_WHAT THE TASK ASKS_
From the entries below, please output exactly the lines starting at the one containing "localparam ebs_tmr_t TMR_RST" and ending at the one containing "tmr_next.ticks = WAIT_RST;", both included.

_THE INPUT_
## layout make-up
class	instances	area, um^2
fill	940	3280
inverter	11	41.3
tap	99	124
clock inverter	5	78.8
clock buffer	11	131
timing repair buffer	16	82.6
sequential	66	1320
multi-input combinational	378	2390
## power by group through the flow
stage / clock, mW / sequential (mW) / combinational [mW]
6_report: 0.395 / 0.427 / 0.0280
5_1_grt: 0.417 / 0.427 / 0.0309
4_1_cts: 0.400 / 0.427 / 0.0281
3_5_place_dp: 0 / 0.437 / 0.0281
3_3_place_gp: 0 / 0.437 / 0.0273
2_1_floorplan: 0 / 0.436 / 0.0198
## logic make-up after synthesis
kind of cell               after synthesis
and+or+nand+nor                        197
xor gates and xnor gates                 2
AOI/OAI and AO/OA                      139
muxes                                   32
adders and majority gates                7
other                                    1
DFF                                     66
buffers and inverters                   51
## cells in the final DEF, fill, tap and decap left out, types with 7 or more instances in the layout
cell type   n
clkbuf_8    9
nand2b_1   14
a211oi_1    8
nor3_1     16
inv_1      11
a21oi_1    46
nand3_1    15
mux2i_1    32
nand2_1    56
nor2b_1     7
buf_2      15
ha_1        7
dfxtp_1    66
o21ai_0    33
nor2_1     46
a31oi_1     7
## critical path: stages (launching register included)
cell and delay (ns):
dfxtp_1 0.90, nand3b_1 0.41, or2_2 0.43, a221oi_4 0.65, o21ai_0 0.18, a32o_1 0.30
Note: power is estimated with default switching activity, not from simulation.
--- src/ebs_pkg.sv ---
// shared constants, register map and carrier types of the external brake sequencer
`default_nettype none
package ebs_pkg;

  ////////////////////////////////////////////////////////////////////////////
  // timing
  localparam int unsigned CLK_PERIOD_NS = 10;
  localparam int unsigned TICK_PERIOD_NS = 10_000_000;
  localparam int unsigned TICK_CYCLES = (TICK_PERIOD_NS + CLK_PERIOD_NS - 1) / CLK_PERIOD_NS;
  localparam int unsigned PRE_W = 20;
  localparam logic [8:0] WAIT_MAX = 9'h1f4;

  ////////////////////////////////////////////////////////////////////////////
  // codes
  localparam logic [1:0] BRAKE_EN_ON = 2'h1;
  localparam logic [7:0] FN_CONFIRM = 8'h2c;
  localparam logic [5:0] FN_RELEASE = 6'h13;
  localparam logic [5:0] FN_ERROR = 6'h14;
  localparam int unsigned N_IN = 8;
  localparam int unsigned N_OUT = 5;

  ////////////////////////////////////////////////////////////////////////////
  // register offsets (byte addresses)
  localparam logic [7:0] OFS_CTRL = 8'h00;
  localparam logic [7:0] OFS_REL_WAIT = 8'h04;
  localparam logic [7:0] OFS_ACC_WAIT = 8'h08;
  localparam logic [7:0] OFS_STOP_WAIT = 8'h0c;
  localparam logic [7:0] OFS_CONF_WAIT = 8'h10;
  localparam logic [7:0] OFS_REL_FREQ = 8'h14;
  localparam logic [7:0] OFS_REL_CUR = 8'h18;
  localparam logic [7:0] OFS_BRK_FREQ = 8'h1c;
  localparam logic [7:0] OFS_IN_FN_LO = 8'h20;
  localparam logic [7:0] OFS_IN_FN_HI = 8'h24;
  localparam logic [7:0] OFS_OUT_FN = 8'h28;
  localparam logic [7:0] OFS_STATUS = 8'h2c;
  localparam logic [7:0] OFS_INT_STAT = 8'h30;
  localparam logic [7:0] OFS_INT_MASK = 8'h34;

  ////////////////////////////////////////////////////////////////////////////
  // field positions
  localparam int unsigned CTRL_TRIP_CLR_BIT = 8;
  localparam int unsigned ST_REL_BIT = 16;
  localparam int unsigned ST_ERR_BIT = 17;
  localparam int unsigned ST_CONF_BIT = 18;
  localparam int unsigned ST_ASGN_BIT = 19;
  localparam int unsigned INT_REL_ON = 0;
  localparam int unsigned INT_REL_OFF = 1;
  localparam int unsigned INT_TRIP = 2;
  localparam int unsigned INT_DONE = 3;
  localparam int unsigned N_INT = 4;

  ////////////////////////////////////////////////////////////////////////////
  // reset values
  localparam logic [1:0] CTRL_RST = 2'h0;
  localparam logic [8:0] WAIT_RST = 9'h000;
  localparam logic [15:0] FREQ_RST = 16'h0000;
  localparam logic [15:0] CUR_RST = 16'h0000;
  localparam logic [63:0] IN_FN_RST = 64'h0000_0000_0000_0000;
  localparam logic [29:0] OUT_FN_RST = 30'h0000_0000;
  localparam logic [3:0] INT_RST = 4'h0;

  ////////////////////////////////////////////////////////////////////////////
  // types
  typedef enum logic [10:0] {
    ST_IDLE       = 11'h001,
    ST_RAMP_REL   = 11'h002,
    ST_REL_WAIT   = 11'h004,
    ST_CONF_ON    = 11'h008,
    ST_ACC_WAIT   = 11'h010,
    ST_RUNNING    = 11'h020,
    ST_DECEL_BRK  = 11'h040,
    ST_CONF_OFF   = 11'h080,
    ST_STOP_WAIT  = 11'h100,
    ST_STOP_DECEL = 11'h200,
    ST_TRIP       = 11'h400
  } ebs_state_t;

  typedef struct packed {
    logic psel;
    logic penable;
    logic pwrite;
    logic [7:0] paddr;
    logic [31:0] pwdata;
  } ebs_apb_req_t;

  typedef struct packed {
    logic [31:0] prdata;
    logic pready;
    logic pslverr;
  } ebs_apb_rsp_t;

  typedef struct packed {
    logic [PRE_W-1:0] pre;
    logic [8:0] ticks;
  } ebs_tmr_t;

  typedef struct packed {
    ebs_state_t st;
    logic [1:0] brake_ctrl_enable;
    logic [8:0] release_wait_time;
    logic [8:0] accel_wait_time;
    logic [8:0] stop_wait_time;
    logic [8:0] confirm_wait_time;
    logic [15:0] release_frequency;
    logic [15:0] release_current;
    logic [15:0] braking_frequency;
    logic [63:0] in_fn;
    logic [29:0] out_fn;
    logic [3:0] int_stat;
    logic [3:0] int_mask;
    logic [7:0] sync1;
    logic [7:0] sync2;
    logic brake_rel;
    logic brake_err;
    logic drive_run;
    logic [15:0] freq_target;
    logic [4:0] term_out;
    logic [31:0] prdata;
  } ebs_core_t;

endpackage
`default_nettype wire

--- src/ebs_seq.sv ---
// brake sequencer: state machine, apb registers, interrupt and terminal routing
`default_nettype none

// Functional notes
// - Sequence runs only when enable equals 01
// - Run: start output, ramp to release frequency
// - After release wait, assert brake release
// - Current low at wait end: trip, error
// - Code 44 assigned: hold, await confirmation
// - No confirmation within wait: trip, error
// - Unassigned confirmation: go straight to acceleration wait
// - After confirmation, accel wait, then ramp
// - Run off: decelerate to braking frequency, release off
// - Confirmation must drop within wait, else trip
// - Unassigned confirmation: skip stop check
// - After stop wait, decelerate to 0 Hz
// - Confirmation lost while released: trip, error
// - Wait times 0.00 to 5.00 s
module ebs_seq #(
  parameter int unsigned TICK_CYCLES = ebs_pkg::TICK_CYCLES
) (
  input wire logic mclk,
  input wire logic rst_b,
  input wire logic ce,
  input wire ebs_pkg::ebs_apb_req_t apb_req,
  output ebs_pkg::ebs_apb_rsp_t apb_rsp,
  input wire logic run_cmd,
  input wire logic [15:0] freq_cmd,
  input wire logic [15:0] out_freq,
  input wire logic [15:0] out_current,
  input wire logic [7:0] term_in,
  output logic drive_run,
  output logic [15:0] freq_target,
  output logic brake_release_out,
  output logic brake_error_out,
  output logic [4:0] term_out,
  output logic irq
);
  import ebs_pkg::*;

  localparam ebs_core_t CORE_RST = '{
    st: ST_IDLE,
    brake_ctrl_enable: CTRL_RST,
    release_wait_time: WAIT_RST,
    accel_wait_time: WAIT_RST,
    stop_wait_time: WAIT_RST,
    confirm_wait_time: WAIT_RST,
    release_frequency: FREQ_RST,
    release_current: CUR_RST,
    braking_frequency: FREQ_RST,
    in_fn: IN_FN_RST,
    out_fn: OUT_FN_RST,
    int_stat: INT_RST,
    int_mask: INT_RST,
    sync1: 8'h00,
    sync2: 8'h00,
    brake_rel: 1'b0,
    brake_err: 1'b0,
    drive_run: 1'b0,
    freq_target: FREQ_RST,
    term_out: 5'h00,
    prdata: 32'h0000_0000
  };

  ebs_core_t core_reg;
  ebs_core_t core_next;

  logic [N_IN-1:0] conf_assigned_vec;
  logic [N_IN-1:0] conf_hit_vec;
  logic [N_OUT-1:0] out_is_rel;
  logic [N_OUT-1:0] out_is_err;
  logic conf_assigned;
  logic brake_confirm_in;
  logic enabled;
  logic tmr_restart;
  logic tmr_halt;
  logic tmr_done;
  logic [8:0] tmr_limit;
  logic wr_en;
  logic setup;
  logic addr_hit;
  logic [31:0] rd_data;
  logic [3:0] ev;
  logic [3:0] w1c;
  logic trip_clear;

  ////////////////////////////////////////////////////////////////////////////
  // terminal function decode
  genvar gi;
  generate
    for (gi = 0; gi < N_IN; gi++) begin : g_in
      assign conf_assigned_vec[gi] = (core_reg.in_fn[gi*8 +: 8] == FN_CONFIRM);
      assign conf_hit_vec[gi] = conf_assigned_vec[gi] & core_reg.sync2[gi];
    end
    for (gi = 0; gi < N_OUT; gi++) begin : g_out
      assign out_is_rel[gi] = (core_reg.out_fn[gi*6 +: 6] == FN_RELEASE);
      assign out_is_err[gi] = (core_reg.out_fn[gi*6 +: 6] == FN_ERROR);
    end
  endgenerate

  assign conf_assigned = |conf_assigned_vec;
  assign brake_confirm_in = |conf_hit_vec;
  assign enabled = (core_reg.brake_ctrl_enable == BRAKE_EN_ON);

  ////////////////////////////////////////////////////////////////////////////
  // wait timer
  always_comb begin
    case (core_reg.st)
      ST_REL_WAIT: tmr_limit = core_reg.release_wait_time;
      ST_CONF_ON: tmr_limit = core_reg.confirm_wait_time;
      ST_CONF_OFF: tmr_limit = core_reg.confirm_wait_time;
      ST_ACC_WAIT: tmr_limit = core_reg.accel_wait_time;
      ST_STOP_WAIT: tmr_limit = core_reg.stop_wait_time;
      default: tmr_limit = WAIT_RST;
    endcase
  end

  assign tmr_restart = (core_next.st != core_reg.st);
  assign tmr_halt = (core_reg.st == ST_TRIP);

  ebs_wait_timer #(
    .TICK_CYCLES(TICK_CYCLES)
  ) u_timer (
    .mclk(mclk),
    .rst_b(rst_b),
    .ce(ce),
    .restart(tmr_restart),
    .halt(tmr_halt),
    .limit(tmr_limit),
    .done(tmr_done)
  );

  ////////////////////////////////////////////////////////////////////////////
  // apb decode
  assign setup = apb_req.psel & ~apb_req.penable;
  assign wr_en = ce & apb_req.psel & apb_req.penable & apb_req.pwrite & addr_hit;

  always_comb begin
    rd_data = 32'h0000_0000;
    addr_hit = 1'b1;
    if (apb_req.paddr == OFS_CTRL) begin
      rd_data[1:0] = core_reg.brake_ctrl_enable;
    end else if (apb_req.paddr == OFS_REL_WAIT) begin
      rd_data[8:0] = core_reg.release_wait_time;
    end else if (apb_req.paddr == OFS_ACC_WAIT) begin
      rd_data[8:0] = core_reg.accel_wait_time;
    end else if (apb_req.paddr == OFS_STOP_WAIT) begin
      rd_data[8:0] = core_reg.stop_wait_time;
    end else if (apb_req.paddr == OFS_CONF_WAIT) begin
      rd_data[8:0] = core_reg.confirm_wait_time;
    end else if (apb_req.paddr == OFS_REL_FREQ) begin
      rd_data[15:0] = core_reg.release_frequency;
    end else if (apb_req.paddr == OFS_REL_CUR) begin
      rd_data[15:0] = core_reg.release_current;
    end else if (apb_req.paddr == OFS_BRK_FREQ) begin
      rd_data[15:0] = core_reg.braking_frequency;
    end else if (apb_req.paddr == OFS_IN_FN_LO) begin
      rd_data = core_reg.in_fn[31:0];
    end else if (apb_req.paddr == OFS_IN_FN_HI) begin
      rd_data = core_reg.in_fn[63:32];
    end else if (apb_req.paddr == OFS_OUT_FN) begin
      rd_data[29:0] = core_reg.out_fn;
    end else if (apb_req.paddr == OFS_STATUS) begin
      rd_data[10:0] = core_reg.st;
      rd_data[ST_REL_BIT] = core_reg.brake_rel;
      rd_data[ST_ERR_BIT] = core_reg.brake_err;
      rd_data[ST_CONF_BIT] = brake_confirm_in;
      rd_data[ST_ASGN_BIT] = conf_assigned;
    end else if (apb_req.paddr == OFS_INT_STAT) begin
      rd_data[N_INT-1:0] = core_reg.int_stat;
    end else if (apb_req.paddr == OFS_INT_MASK) begin
      rd_data[N_INT-1:0] = core_reg.int_mask;
    end else begin
      addr_hit = 1'b0;
    end
  end

  assign trip_clear = wr_en & (apb_req.paddr == OFS_CTRL) & apb_req.pwdata[CTRL_TRIP_CLR_BIT];
  assign w1c = (wr_en && (apb_req.paddr == OFS_INT_STAT)) ? apb_req.pwdata[N_INT-1:0] : INT_RST;

  ////////////////////////////////////////////////////////////////////////////
  // next state
  always_comb begin
    core_next = core_reg;
    ev = INT_RST;

    // two-stage sync of terminal pins
    core_next.sync1 = term_in;
    core_next.sync2 = core_reg.sync1;

    // register writes
    if (wr_en) begin
      if (apb_req.paddr == OFS_CTRL) begin
        core_next.brake_ctrl_enable = apb_req.pwdata[1:0];
      end else if (apb_req.paddr == OFS_REL_WAIT) begin
        core_next.release_wait_time = wait_clamp(apb_req.pwdata);
      end else if (apb_req.paddr == OFS_ACC_WAIT) begin
        core_next.accel_wait_time = wait_clamp(apb_req.pwdata);
      end else if (apb_req.paddr == OFS_STOP_WAIT) begin
        core_next.stop_wait_time = wait_clamp(apb_req.pwdata);
      end else if (apb_req.paddr == OFS_CONF_WAIT) begin
        core_next.confirm_wait_time = wait_clamp(apb_req.pwdata);
      end else if (apb_req.paddr == OFS_REL_FREQ) begin
        core_next.release_frequency = apb_req.pwdata[15:0];
      end else if (apb_req.paddr == OFS_REL_CUR) begin
        core_next.release_current = apb_req.pwdata[15:0];
      end else if (apb_req.paddr == OFS_BRK_FREQ) begin
        core_next.braking_frequency = apb_req.pwdata[15:0];
      end else if (apb_req.paddr == OFS_IN_FN_LO) begin
        core_next.in_fn[31:0] = apb_req.pwdata;
      end else if (apb_req.paddr == OFS_IN_FN_HI) begin
        core_next.in_fn[63:32] = apb_req.pwdata;
      end else if (apb_req.paddr == OFS_OUT_FN) begin
        core_next.out_fn = apb_req.pwdata[29:0];
      end else if (apb_req.paddr == OFS_INT_MASK) begin
        core_next.int_mask = apb_req.pwdata[N_INT-1:0];
      end
    end

    // sequencer
    case (core_reg.st)
      ST_IDLE: begin
        if (enabled && run_cmd) begin
          core_next.st = ST_RAMP_REL;
        end
      end
      ST_RAMP_REL: begin
        if (!run_cmd) begin
          core_next.st = ST_STOP_DECEL;
        end else if (out_freq >= core_reg.release_frequency) begin
          core_next.st = ST_REL_WAIT;
        end
      end
      ST_REL_WAIT: begin
        if (!run_cmd) begin
          core_next.st = ST_STOP_DECEL;
        end else if (tmr_done) begin
          if (out_current < core_reg.release_current) begin
            core_next.st = ST_TRIP;
          end else begin
            core_next.brake_rel = 1'b1;
            core_next.st = conf_assigned ? ST_CONF_ON : ST_ACC_WAIT;
          end
        end
      end
      ST_CONF_ON: begin
        if (brake_confirm_in) begin
          core_next.st = ST_ACC_WAIT;
        end else if (tmr_done) begin
          core_next.st = ST_TRIP;
        end
      end
      ST_ACC_WAIT: begin
        if (!run_cmd) begin
          core_next.st = ST_DECEL_BRK;
        end else if (tmr_done) begin
          core_next.st = ST_RUNNING;
        end
      end
      ST_RUNNING: begin
        if (!run_cmd) begin
          core_next.st = ST_DECEL_BRK;
        end
      end
      ST_DECEL_BRK: begin
        if (out_freq <= core_reg.braking_frequency) begin
          core_next.brake_rel = 1'b0;
          core_next.st = conf_assigned ? ST_CONF_OFF : ST_STOP_WAIT;
        end
      end
      ST_CONF_OFF: begin
        if (!brake_confirm_in) begin
          core_next.st = ST_STOP_WAIT;
        end else if (tmr_done) begin
          core_next.st = ST_TRIP;
        end
      end
      ST_STOP_WAIT: begin
        if (tmr_done) begin
          core_next.st = ST_STOP_DECEL;
        end
      end
      ST_STOP_DECEL: begin
        if (out_freq == FREQ_RST) begin
          core_next.st = ST_IDLE;
          ev[INT_DONE] = 1'b1;
        end
      end
      ST_TRIP: begin
        if (trip_clear) begin
          core_next.st = ST_IDLE;
        end
      end
      default: begin
        core_next.st = ST_IDLE;
      end
    endcase

    // confirmation lost while release is held
    if (conf_assigned && core_reg.brake_rel && !brake_confirm_in &&
        ((core_reg.st == ST_ACC_WAIT) || (core_reg.st == ST_RUNNING) || (core_reg.st == ST_DECEL_BRK))) begin
      core_next.st = ST_TRIP;
    end

    // disabling drops back to pass-through
    if (!enabled && (core_reg.st != ST_IDLE) && (core_reg.st != ST_TRIP)) begin
      core_next.st = ST_IDLE;
    end

    // outputs from the state being entered
    case (core_next.st)
      ST_IDLE: begin
        core_next.brake_rel = 1'b0;
        core_next.brake_err = 1'b0;
        core_next.drive_run = !enabled && run_cmd;
        core_next.freq_target = enabled ? FREQ_RST : freq_cmd;
      end
      ST_RAMP_REL, ST_REL_WAIT, ST_CONF_ON, ST_ACC_WAIT: begin
        core_next.drive_run = 1'b1;
        core_next.freq_target = core_reg.release_frequency;
      end
      ST_RUNNING: begin
        core_next.drive_run = 1'b1;
        core_next.freq_target = freq_cmd;
      end
      ST_DECEL_BRK, ST_CONF_OFF, ST_STOP_WAIT: begin
        core_next.drive_run = 1'b1;
        core_next.freq_target = core_reg.braking_frequency;
      end
      ST_STOP_DECEL: begin
        core_next.brake_rel = 1'b0;
        core_next.drive_run = 1'b1;
        core_next.freq_target = FREQ_RST;
      end
      ST_TRIP: begin
        core_next.brake_rel = 1'b0;
        core_next.brake_err = 1'b1;
        core_next.drive_run = 1'b0;
        core_next.freq_target = FREQ_RST;
      end
      default: begin
        core_next.drive_run = 1'b0;
        core_next.freq_target = FREQ_RST;
      end
    endcase

    // events: set wins over write-one clear
    ev[INT_REL_ON] = core_next.brake_rel & ~core_reg.brake_rel;
    ev[INT_REL_OFF] = ~core_next.brake_rel & core_reg.brake_rel;
    ev[INT_TRIP] = (core_next.st == ST_TRIP) && (core_reg.st != ST_TRIP);
    core_next.int_stat = (core_reg.int_stat & ~w1c) | ev;

    // output terminal routing
    core_next.term_out = (out_is_rel & {N_OUT{core_next.brake_rel}}) |
                         (out_is_err & {N_OUT{core_next.brake_err}});

    // read data captured in the setup phase
    if (setup) begin
      core_next.prdata = rd_data;
    end
  end

  ////////////////////////////////////////////////////////////////////////////
  always_ff @(posedge mclk) begin
    if (!rst_b) begin
      core_reg <= CORE_RST;
    end else if (ce) begin
      core_reg <= core_next;
    end
  end

  ////////////////////////////////////////////////////////////////////////////
  // clamp a written wait time to the settable range
  function automatic logic [8:0] wait_clamp(input logic [31:0] wdata);
    if (wdata > {23'h000000, WAIT_MAX}) begin
      return WAIT_MAX;
    end
    return wdata[8:0];
  endfunction

  ////////////////////////////////////////////////////////////////////////////
  // outputs
  assign apb_rsp.prdata = core_reg.prdata;
  assign apb_rsp.pready = ce;
  assign apb_rsp.pslverr = apb_req.psel & apb_req.penable & ~addr_hit;
  assign drive_run = core_reg.drive_run;
  assign freq_target = core_reg.freq_target;
  assign brake_release_out = core_reg.brake_rel;
  assign brake_error_out = core_reg.brake_err;
  assign term_out = core_reg.term_out;
  assign irq = |(core_reg.int_stat & core_reg.int_mask);

endmodule // ebs_seq
`default_nettype wire

--- src/ebs_wait_timer.sv ---
// wait-phase timer counting 10 ms ticks up to a limit
`default_nettype none
module ebs_wait_timer #(
  parameter int unsigned TICK_CYCLES = ebs_pkg::TICK_CYCLES
) (
  input wire logic mclk,
  input wire logic rst_b,
  input wire logic ce,
  input wire logic restart,
  input wire logic halt,
  input wire logic [8:0] limit,
  output logic done
);
  import ebs_pkg::*;

  localparam logic [PRE_W-1:0] PRE_LAST = PRE_W'(TICK_CYCLES - 1);
  localparam ebs_tmr_t TMR_RST = '{pre: '0, ticks: WAIT_RST};

  ebs_tmr_t tmr_reg;
  ebs_tmr_t tmr_next;

  ////////////////////////////////////////////////////////////////////////////
  always_comb begin
    tmr_next = tmr_reg;
    if (restart) begin
      tmr_next.pre = '0;
      tmr_next.ticks = WAIT_RST;
    end else if (!halt && (tmr_reg.ticks < limit)) begin
      if (tmr_reg.pre == PRE_LAST) begin
        tmr_next.pre = '0;
        tmr_next.ticks = tmr_reg.ticks + 9'h001;
      end else begin
        tmr_next.pre = tmr_reg.pre + PRE_W'(1);
      end
    end
  end

  always_ff @(posedge mclk) begin
    if (!rst_b) begin
      tmr_reg <= TMR_RST;
    end else if (ce) begin
      tmr_reg <= tmr_next;
    end
  end

  assign done = (tmr_reg.ticks >= limit);

endmodule // ebs_wait_timer
`default_nettype wire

_EXERCISE SOLUTION_
  localparam ebs_tmr_t TMR_RST = '{pre: '0, ticks: WAIT_RST};

  ebs_tmr_t tmr_reg;
  ebs_tmr_t tmr_next;

  ////////////////////////////////////////////////////////////////////////////
  always_comb begin
    tmr_next = tmr_reg;
    if (restart) begin
      tmr_next.pre = '0;
      tmr_next.ticks = WAIT_RST;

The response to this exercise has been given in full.